Las cloacas de la corrupción por las coimas que repartió a sus fichas políticas locales la firma brasilera Odebrecht han provocado un remezón político en el Perú, que afecta a los dirigentes de las más diversas tendencias que han llegado al poder. Personajes destacados de las ramas Ejecutiva, Judicial y Legislativa se han visto envueltos en el escándalo y terminaron en prisión, están prófugos o judicializados. Las pruebas entregadas, con documentos de su puño y letra, por Marcelo Odebrecht, remitidas por la justicia de Brasil a jueces y fiscales incas, son elocuentes e inequívocas: presidentes, expresidentes, ministros y funcionarios y exfuncionarios de distintas instancias participaron en el carnaval de corrupción por más de una década.

La última en entrar al radar de las autoridades fue, esta semana, la juvenil y combativa congresista y excandidata presidencial por el partido Fuerza Popular, Keiko Fujimori. En estos momentos se encuentra en reclusión precautelar por un lapso de 10 días en el marco de las pesquisas por presuntos nexos con la multinacional brasileña que montó toda una estrategia de sobornos a nivel latinoamericano para quedarse con contratos de obras públicas. Si bien la polémica dirigente se declara inocente y sostiene que hay una persecución política en su contra, el expediente con su nombre sería voluminoso.

Paradójicamente antes de su detención, la senadora alcanzó a tramitar en el Congreso, en donde su partido tiene mayorías, un proyecto de ley que favorecería a su padre, el condenado y enfermo expresidente Alberto Fujimori, a quien le acaban de revocar un polémico indulto que meses atrás le concedió el entonces presidente Pedro Pablo Kuczynski, en una maniobra evidente para evitar que el fujimorismo le adelantara un juicio político por antiguas relaciones de sus empresas con Odebrecht. La jugada, como se sabe, no sirvió de mucho por cuanto se conocieron luego videos de los sobornos gubernamentales a varios parlamentarios y el escándalo que propició la renuncia obligada del mandatario. Ahora los jueces anularon el cuestionado indulto por considerar que era improcedente dado que hubo coimas y transacción política de por medio.

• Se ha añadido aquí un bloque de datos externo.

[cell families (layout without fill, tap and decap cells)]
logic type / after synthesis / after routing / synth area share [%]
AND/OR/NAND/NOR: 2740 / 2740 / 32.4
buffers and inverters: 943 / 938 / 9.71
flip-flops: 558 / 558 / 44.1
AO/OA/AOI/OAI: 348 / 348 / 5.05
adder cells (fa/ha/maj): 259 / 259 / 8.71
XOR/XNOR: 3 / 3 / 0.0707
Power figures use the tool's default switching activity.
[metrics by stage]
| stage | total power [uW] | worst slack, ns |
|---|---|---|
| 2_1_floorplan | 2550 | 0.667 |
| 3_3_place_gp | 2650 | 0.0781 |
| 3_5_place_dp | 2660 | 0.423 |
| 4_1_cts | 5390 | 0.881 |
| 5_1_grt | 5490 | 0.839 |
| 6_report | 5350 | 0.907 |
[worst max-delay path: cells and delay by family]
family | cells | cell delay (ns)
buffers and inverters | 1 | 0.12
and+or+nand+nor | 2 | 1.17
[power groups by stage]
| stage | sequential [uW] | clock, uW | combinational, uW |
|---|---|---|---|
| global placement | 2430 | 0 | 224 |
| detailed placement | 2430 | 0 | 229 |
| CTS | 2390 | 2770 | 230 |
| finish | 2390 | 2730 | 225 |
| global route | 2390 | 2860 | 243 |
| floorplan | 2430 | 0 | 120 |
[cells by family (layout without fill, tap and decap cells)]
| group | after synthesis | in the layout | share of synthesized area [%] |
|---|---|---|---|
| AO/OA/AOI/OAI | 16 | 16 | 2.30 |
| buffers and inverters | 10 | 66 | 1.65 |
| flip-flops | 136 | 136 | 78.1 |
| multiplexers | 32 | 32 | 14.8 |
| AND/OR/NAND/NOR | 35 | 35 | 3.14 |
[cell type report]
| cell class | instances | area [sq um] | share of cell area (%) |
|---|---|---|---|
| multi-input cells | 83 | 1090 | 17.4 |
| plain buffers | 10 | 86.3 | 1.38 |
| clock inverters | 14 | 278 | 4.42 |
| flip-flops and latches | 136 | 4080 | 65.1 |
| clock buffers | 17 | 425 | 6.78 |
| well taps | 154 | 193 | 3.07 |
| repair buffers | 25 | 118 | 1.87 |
$ cat config.mk
export PLATFORM = sky130hd
export DESIGN_NAME = dpwq_pos_unit
export DESIGN_NICKNAME = d
export VERILOG_FILES = /design/src/design/dpwq_pkg.sv /design/src/design/dpwq_pos_unit.sv
export SDC_FILE = /design/constraint.sdc
export NUM_CORES = 1
export LEC_CHECK = 0
export ABC_AREA = 1
export BUFFER_PORTS_ARGS = -buffer_cell sky130_fd_sc_hd__buf_2
export CORE_AREA = 10 10 50 52
export DETAILED_ROUTE_END_ITERATION = 12
export DIE_AREA = 0 0 60 62
export PLACE_DENSITY = 0.81
export SLEW_MARGIN = 20
export SYNTH_ARGS = -nofsm -noshare
export SYNTH_HDL_FRONTEND = slang
export SYNTH_SLANG_ARGS = --single-unit
$ cat constraint.sdc
create_clock -name vclk -period 3.2
set_clock_uncertainty 0.05 [all_clocks]
set_input_delay 0.48 -clock vclk [all_inputs]
set_output_delay 0.48 -clock vclk [all_outputs]
set_load 0.03 [all_outputs]
[src/cts_pkg.sv]
// Shared constants, types and register codes for the cosine top-k search.
// No dependencies.
package cts_pkg;

  localparam int MAX_VECTORS = 1024;
  localparam int VIDX_W      = $clog2(MAX_VECTORS);
  localparam int VCNT_W      = VIDX_W + 1;
  localparam int MAX_DIM     = 256;
  localparam int EIDX_W      = $clog2(MAX_DIM);
  localparam int DCNT_W      = EIDX_W + 1;
  localparam int MAX_TOPN    = 63;
  localparam int NCELLS      = MAX_TOPN + 1;
  localparam int RANK_W      = 6;
  localparam int ADDR_W      = VIDX_W + EIDX_W;

  localparam int ELEM_W   = 16;
  localparam int PROD_W   = 2 * ELEM_W;
  localparam int ACC_W    = 40;
  localparam int MAG_W    = ACC_W - 1;
  localparam int SQ_IN_W  = 48;
  localparam int NORM_W   = SQ_IN_W / 2;
  localparam int DEN_W    = 2 * NORM_W;
  localparam int SIM_W    = 16;
  localparam int QBITS    = 17;
  localparam int SIM_ONE  = 16384;

  localparam int CFG_IDX_W  = 2;
  localparam int CFG_DATA_W = 11;

  localparam logic [CFG_IDX_W-1:0] REG_VECTOR_COUNT = 2'd0;
  localparam logic [CFG_IDX_W-1:0] REG_DIM_IN_USE   = 2'd1;
  localparam logic [CFG_IDX_W-1:0] REG_TOP_COUNT    = 2'd2;

  localparam logic KIND_LOAD  = 1'b0;
  localparam logic KIND_QUERY = 1'b1;

  typedef struct packed {
    logic                    valid;
    logic signed [SIM_W-1:0] sim;
    logic [VIDX_W-1:0]       idx;
  } entry_t;

endpackage

[src/cts_div.sv]
// Restoring divider for the similarity quotient, rounded, saturated, signed.
// Depends on cts_pkg.
module cts_div (
  input  logic                              clk,
  input  logic                              rst,
  input  logic                              start,
  input  logic [cts_pkg::MAG_W-1:0]         mag,
  input  logic                              neg,
  input  logic [cts_pkg::DEN_W-1:0]         den,
  output logic                              done,
  output logic signed [cts_pkg::SIM_W-1:0]  sim
);
  import cts_pkg::*;

  localparam int NUM_W = MAG_W + 22;
  localparam int DSH_W = DEN_W + QBITS - 1;
  localparam int CNT_W = $clog2(QBITS);

  logic [NUM_W-1:0] rem;
  logic [DSH_W-1:0] dsh;
  logic [QBITS-1:0] q;
  logic [CNT_W-1:0] cnt;
  logic             busy;
  logic             zero;
  logic             sgn;
  logic             take;
  logic [QBITS-1:0] q_fin;
  logic [QBITS-1:0] q_sat;

  assign take  = {{(DSH_W-NUM_W){1'b0}}, rem} >= dsh;
  assign q_fin = {q[QBITS-2:0], take};
  assign q_sat = (q_fin > QBITS'(SIM_ONE)) ? QBITS'(SIM_ONE) : q_fin;

  always_ff @(posedge clk) begin
    if (rst) begin
      busy <= 1'b0;
      done <= 1'b0;
    end else begin
      done <= 1'b0;
      if (start) begin
        rem  <= {mag, 22'd0} + NUM_W'(den[DEN_W-1:1]);
        dsh  <= {den, {(QBITS-1){1'b0}}};
        q    <= '0;
        cnt  <= CNT_W'(QBITS - 1);
        zero <= (den == '0);
        sgn  <= neg;
        busy <= 1'b1;
      end else if (busy) begin
        if (take) rem <= rem - dsh[NUM_W-1:0];
        dsh <= dsh >> 1;
        q   <= q_fin;
        cnt <= cnt - 1'b1;
        if (cnt == '0) begin
          busy <= 1'b0;
          done <= 1'b1;
          if (zero) sim <= '0;
          else if (sgn) sim <= -$signed(SIM_W'(q_sat));
          else sim <= $signed(SIM_W'(q_sat));
        end
      end
    end
  end
endmodule

[config.mk]
export PLATFORM = sky130hd
export DESIGN_NAME = cts_div
export DESIGN_NICKNAME = d
export VERILOG_FILES = /design/src/cts_pkg.sv /design/src/cts_div.sv
export SDC_FILE = /design/constraint.sdc
export NUM_CORES = 1
export LEC_CHECK = 0
export BUFFER_PORTS_ARGS = -buffer_cell sky130_fd_sc_hd__buf_2
export CORE_AREA = 2 2 152 154
export DETAILED_ROUTE_END_ITERATION = 12
export DIE_AREA = 0 0 154 156
export PLACE_DENSITY = 0.85
export SLEW_MARGIN = 5
export SYNTH_ARGS = -nofsm -noshare
export SYNTH_HDL_FRONTEND = slang
export SYNTH_SLANG_ARGS = --single-unit
[constraint.sdc]
create_clock -name clk -period 4.6 [get_ports clk]
set_input_delay 0.23 -clock clk [delete_from_list [all_inputs] [get_ports clk]]
set_output_delay 0.23 -clock clk [all_outputs]
set_load 0.1 [all_outputs]
# Yosys cells after proc, flatten, opt, wreduce, memory -nomap -nowiden
# Index checks and enable logic that the tools add are counted.
[classes]
add_sub_neg = 4
n_lt_le_gt_ge = 2
n_mux = 13
bitwise = 3
reduce_logical = 9
[ops]
columns = ["op", "count"]
rows = [
  ["$mux 61", 3],
  ["$mux 64", 2],
  ["$ge 61x64->1", 1],
  ["$add 61x47->61", 1],
  ["$sub 61x61->61", 1],
  ["$logic_not 48->1", 1],
  ["$mux 16", 3],
  ["$gt 17x15->1 const B", 1],
  ["$neg 16->16", 1],
  ["$logic_not 5->1", 1],
  ["$mux 5", 1],
  ["$sub 5x1->5 const B", 1],
  ["$mux 1", 4],
  ["$reduce_and 2->1", 2],
  ["$reduce_and 4->1", 1],
  ["$reduce_bool 2->1", 2],
  ["$not 1->1", 3],
  ["$reduce_and 3->1", 1],
  ["$reduce_or 3->1", 1],
]
[totals]
ff_bits = 166
inputBits = 91
out_inout_bits = 17
wordCells = 41

# Logic depth before layout (Yosys ltp)
[depth]
ltp_word = 5
depth_mapped = 16
depth_no_buf = 15

# Worst setup path after synthesis
# OpenSTA, ideal clock, no wires.
[synth_timing]
path_kind = "register to register"
startpoint = "reg dsh[0]"
endpoint = "reg rem[0], enable pin"
setup_time_ns = 0.480
t_arrival_ns = 4.651
t_required_ns = 4.120
slack_ns = -0.531
path_stages_with_launch = 11
n_path_buf = 0
period_less_slack_ns = 5.131
cell_sequence = "edfxtp_1 > ha_1 > fa_1 > nand2b_1 > a21oi_1 > o21ai_1 > o31a_1 > o221ai_1 > o21a_1 > a21oi_1 > nor2_1"
[synth_via]
elab_chain_len = 3
[synth_rtl]
columns = ["item", "line_no", "text"]
rows = [
  ["start: declaration", "cts_div.sv:20", "logic [DSH_W-1:0] dsh;"],
  ["start signal: assignment", "cts_div.sv:42", "dsh <= {den, {(QBITS-1){1'b0}}};"],
  ["start signal: assignment", "cts_div.sv:50", "dsh <= dsh >> 1;"],
  ["$ge 61x64->1", "cts_div.sv:30", "assign take = {{(DSH_W-NUM_W){1'b0}}, rem} >= dsh;"],
  ["$reduce_bool 2->1 (no source line)", "-", ""],
  ["$reduce_and 3->1 (no source line)", "-", ""],
  ["end signal: assignment", "cts_div.sv:41", "rem <= {mag, 22'd0} + NUM_W'(den[DEN_W-1:1]);"],
  ["end signal: assignment", "cts_div.sv:49", "if (take) rem <= rem - dsh[NUM_W-1:0];"],
  ["end: declaration", "cts_div.sv:19", "logic [NUM_W-1:0] rem;"],
]
# Every way passes these cells.
# A chain may end at the register's enable or synchronous reset.

# Worst setup path after layout
[layout_timing]
startpoint = "reg dsh[0]"
endpoint = "reg sim[12] (netlist name), data pin"
[layout_via]
elab_chain_len = 5
[layout_rtl]
columns = ["item", "line_no", "text"]
rows = [
  ["$ge 61x64->1 (*)", "cts_div.sv:30", ""],
  ["$gt 17x15->1", "cts_div.sv:32", "assign q_sat = (q_fin > QBITS'(SIM_ONE)) ? QBITS'(SIM_ONE) : q_fin;"],
  ["$mux 16 (*)", "cts_div.sv:32", ""],
  ["$neg 16->16", "cts_div.sv:57", "else if (sgn) sim <= -$signed(SIM_W'(q_sat));"],
  ["$mux 16 (*)", "cts_div.sv:57", ""],
  ["end signal: assignment", "cts_div.sv:57", ""],
  ["end signal: assignment", "cts_div.sv:58", "else sim <= $signed(SIM_W'(q_sat));"],
  ["end: declaration", "cts_div.sv:11", "output logic signed [cts_pkg::SIM_W-1:0] sim"],
]
# Every way passes the cells marked *; elsewhere a longest branch is shown, timed or not.

==> impl_metrics.json <==
{
  "endpoint_kind": "flop",
  "numCtsBuffers": 17,
  "setup_ws_ps": 770,
  "chipHeight_um": 156,
  "rrSetupSlack_ps": 770,
  "drive_above_1_share_pct": 12.6,
  "swShare_pct": 33.6,
  "pin_count": 108,
  "clk_latency_ps": 440,
  "hold_ws_ps": 121,
  "crit_family": "compound AO/OA/AOI/OAI gates",
  "p_int_w": 0.00308,
  "postRouteAntennaNets": 0,
  "timing.max_cap.violations": 0,
  "layout_commonest_cell": "edfxtp_1",
  "synth_seq_cells": 166,
  "r2r_start": "dsh[0]$_SDFFCE_PP0P_",
  "ctsResizeCount": 0,
  "port_buffers": 107,
  "worstPathRequired_ps": 4780,
  "crit_arrival_ps": 4010,
  "cts-root-buf": "clkbuf_16",
  "synth_compound_area_share_pct": 21.1,
  "period_share_pct": 83.3,
  "place.gp.congestion": 0.969,
  "grt_use_total_pct": 27.0,
  "start_kind": "flop",
  "crit_path_max_fanout": 6,
  "synth_cells": 1326,
  "h-tree-depth": 4,
  "synth_flop_cell": "edfxtp_1",
  "final.min_clock_period_ps": 3830,
  "grt_first_pass_wirelength_um": 51500,
  "switchingPower_w": 0.00156,
  "synthAdderAreaFrac_pct": 9.39,
  "post_dp_cell_area_mm2": 0.0129,
  "clk_pin_slew_worst_paths_ps": 80,
  "die-area_mm2": 0.0240,
  "clockBufferDepth": 2,
  "grt_pass1_vias": 9906,
  "drc": 0,
  "pwr-share-comb_pct": 28.4,
  "final_cell_mix": "edfxtp_1 (164), nand2_1 (144), o21ai_0 (133)",
  "drt-total-wl_um": 32500,
  "utilization_pct": 60.5,
  "areaGrowthSynthToFinish_pct": 11.4,
  "synth_area_mm2": 0.0121,
  "seq_power_share_pct": 39.7,
  "r2r-end": "sim[12]$_SDFFCE_PP0P_",
  "setup-violations-final": 0,
  "tightest_slew_ps": 995,
  "pre_cts_ws_ps": 817,
  "async_flop_share_pct": 0,
  "core.rowCount": 55,
  "fill_cells": 1824,
  "slew_viol_final": 0,
  "place_hpwl_um": 24500,
  "cts_tree": "yes",
  "power_density_mw_per_mm2": 343,
  "drt_iter0_drc": 1219,
  "routedWlPerCell_um": 19.0,
  "p_leak_nw": 5.47,
  "ff2ff_path_depth": 14,
  "antenna_found_initial": 0,
  "crit_slowest_cell": "fa_1",
  "dr.pass1.iters": 6,
  "hold_violations": 0,
  "min_to": "dsh[63]$_SDFFCE_PN0P_",
  "yosysSeqAreaShare_pct": 40.9,
  "fin_skew_ps": 17.2,
  "tns_ps": 0,
  "finalInstanceArea_mm2": 0.0135,
  "synth-xor-area-share_pct": 6.78,
  "slew_headroom_pct": 33.6,
  "crit_chain": "ha_1 > fa_1 > nand2b_1 > a21oi_1 > o21ai_1 > o31a_1 > o221ai_1 > o21a_1 > nand2_1 > ha_1 > a21o_1 > and3_1 > o21ai_0 > a21oi_1",
  "worstSetupPathType": "reg2reg",
  "status": "complete, no violations",
  "grt_max_degree": 146,
  "crit_buf_inv": 0,
  "synthMuxAreaShare_pct": 0.783,
  "die_x_um": 154,
  "cp_slowest_stage_delay_ps": 410,
  "hold_class": "in2reg",
  "synth_top_family_by_area": "compound AO/OA/AOI/OAI gates",
  "clkSinkCount": 166,
  "gr-total-overflow": 0,
  "vias": 10600,
  "vias_per_cell": 6.21,
  "synth_fp_nets": 1507,
  "ys_warn_count": 0,
  "final_nets": 1591,
  "postSynthAreaPerCell_um2": 9.16,
  "ir_drop_mv": 0.267,
  "placeableCoreArea_mm2": 0.0224,
  "synth_cell_types": 76,
  "worstHoldPathCells": 2,
  "synthSimpleGateAreaFrac_pct": 16.7,
  "rsz0062_at_grt": "no",
  "clock.fmax_mhz": 261,
  "diodes": 0,
  "synth-edff-count": 164,
  "initial_core_util_pct": 54.3,
  "hp-start": "den[47]",
  "clockPowerShare_pct": 31.9
}
[what timing repair did]
action / in CTS / in global routing
buffers inserted: 0 / 0
hold endpoints to repair: 1 / 0
hold buffers: 1 / 0
[how the worst max path moves through the flow]
stage,slack [ps],from,cells past startpoint,end
6_report,770,dsh[0]$_SDFFCE_PP0P_,14,sim[12]$_SDFFCE_PP0P_
5_1_grt,490,rem[53]$_DFFE_PP_,13,sim[12]$_SDFFCE_PP0P_
4_1_cts,810,dsh[0]$_SDFFCE_PP0P_,14,sim[12]$_SDFFCE_PP0P_
3_5_place_dp,820,dsh[0]$_SDFFCE_PP0P_,14,sim[12]$_SDFFCE_PP0P_
3_3_place_gp,910,rem[53]$_DFFE_PP_,13,sim[12]$_SDFFCE_PP0P_
2_1_floorplan,490,dsh[0]$_SDFFCE_PP0P_,10,rem[0]$_DFFE_PP_
[power groups by stage]
stage	Combinational, W	Sequential [W]	Clock [W]
finish	0.00132	0.00184	0.00148
global route	0.00145	0.00185	0.00155
CTS	0.00129	0.00184	0.00149
detailed placement	0.00128	0.00188	0
global placement	0.00125	0.00187	0
floorplan	0.000952	0.00187	0
[cell usage after synthesis (all sizes together), types with 4 or more instances]
cell	n	area share, %
nor3	24	0.99
ha	88	9.1
o221ai	6	0.43
nand4	30	1.6
a21o	32	2.0
edfxtp	164	41
o21a	11	0.68
mux2i	5	0.41
nand3	21	0.91
nor2	99	3.1
and3	13	0.71
a21oi	114	4.9
a311oi	6	0.48
and2	12	0.62
o31a	5	0.36
or3	5	0.26
nor4	19	0.98
clkbuf	34	1.1
nand2b	18	0.93
o31ai	7	0.56
xor2	47	3.4
o21bai	9	0.56
nand2	144	4.4
o21ai	153	6.4
a211oi	10	0.74
o211ai	5	0.31
inv	83	2.6
nor2b	29	1.5
a21boi	9	0.56
mux2	4	0.37
buf	17	0.81
a31oi	10	0.57
xnor2	47	3.4
a41o	4	0.33
[per-layer routing]
layer / GRT usage [%] / wire length [um] / vias to the layer above
met5: 0 / 0 / -
met4: 8.68 / 878 / 0
met3: 3.17 / 2390 / 73
met2: 43.9 / 15000 / 499
met1: 38.0 / 14200 / 4997
li1: - / - / 5032
[cells by family (layout without fill, tap and decap cells)]
| logic type | Yosys count | count (layout) |
|---|---|---|
| AO/OA/AOI/OAI | 409 | 409 |
| XOR/XNOR | 94 | 94 |
| adder cells (fa/ha/maj) | 90 | 90 |
| buffers and inverters | 134 | 231 |
| flip-flops | 166 | 166 |
| multiplexers | 9 | 9 |
| AND/OR/NAND/NOR | 424 | 424 |
[flip-flops by register name (all words and copies together) (netlist names), 5 cells and up]
register  cells
cnt           5
dsh          64
q            16
rem          61
sim          16
[cell type report]
type | instances | area, um^2 | share of cell area (%)
inverters | 83 | 312 | 2.30
multi-input cells | 1026 | 6670 | 49.3
repair buffers | 116 | 624 | 4.62
well taps | 285 | 357 | 2.64
clock buffers | 17 | 425 | 3.14
flip-flops and latches | 166 | 4960 | 36.7
clock inverters | 15 | 180 | 1.33
[stage by stage]
stage / power (W) / std cells
CTS: 0.00462 / 1708
finish: 0.00464 / 1708
detailed placement: 0.00315 / 1675
global placement: 0.00312 / 1675
global route: 0.00485 / 1708
floorplan: 0.00282 / 1326
No activity file was read; power rests on OpenSTA's default activity.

Pero la cuestión va más allá. Otro exmandatario como Alejandro Toledo también está salpicado en el caso Odebrecht, por tramitar cuantiosos contratos que favorecieron a la cuestionada firma y a cambio habría recibido millonarios sobornos. Aunque alcanzó a huir a Estados Unidos y tiene una orden de captura y extradición vigentes.

Otro expresidente, aún más antiguo que Toledo, también está en la mira. Se trata de Alan García, quien también tendría un voluminoso expediente con pruebas sobre cuantiosos sobornos, sobre todo en relación con el proyecto del Metro de Lima. Por ahora se encuentra fuera del país pero sus detractores consideran que en poco será objeto de orden de captura y petición de detención internacional.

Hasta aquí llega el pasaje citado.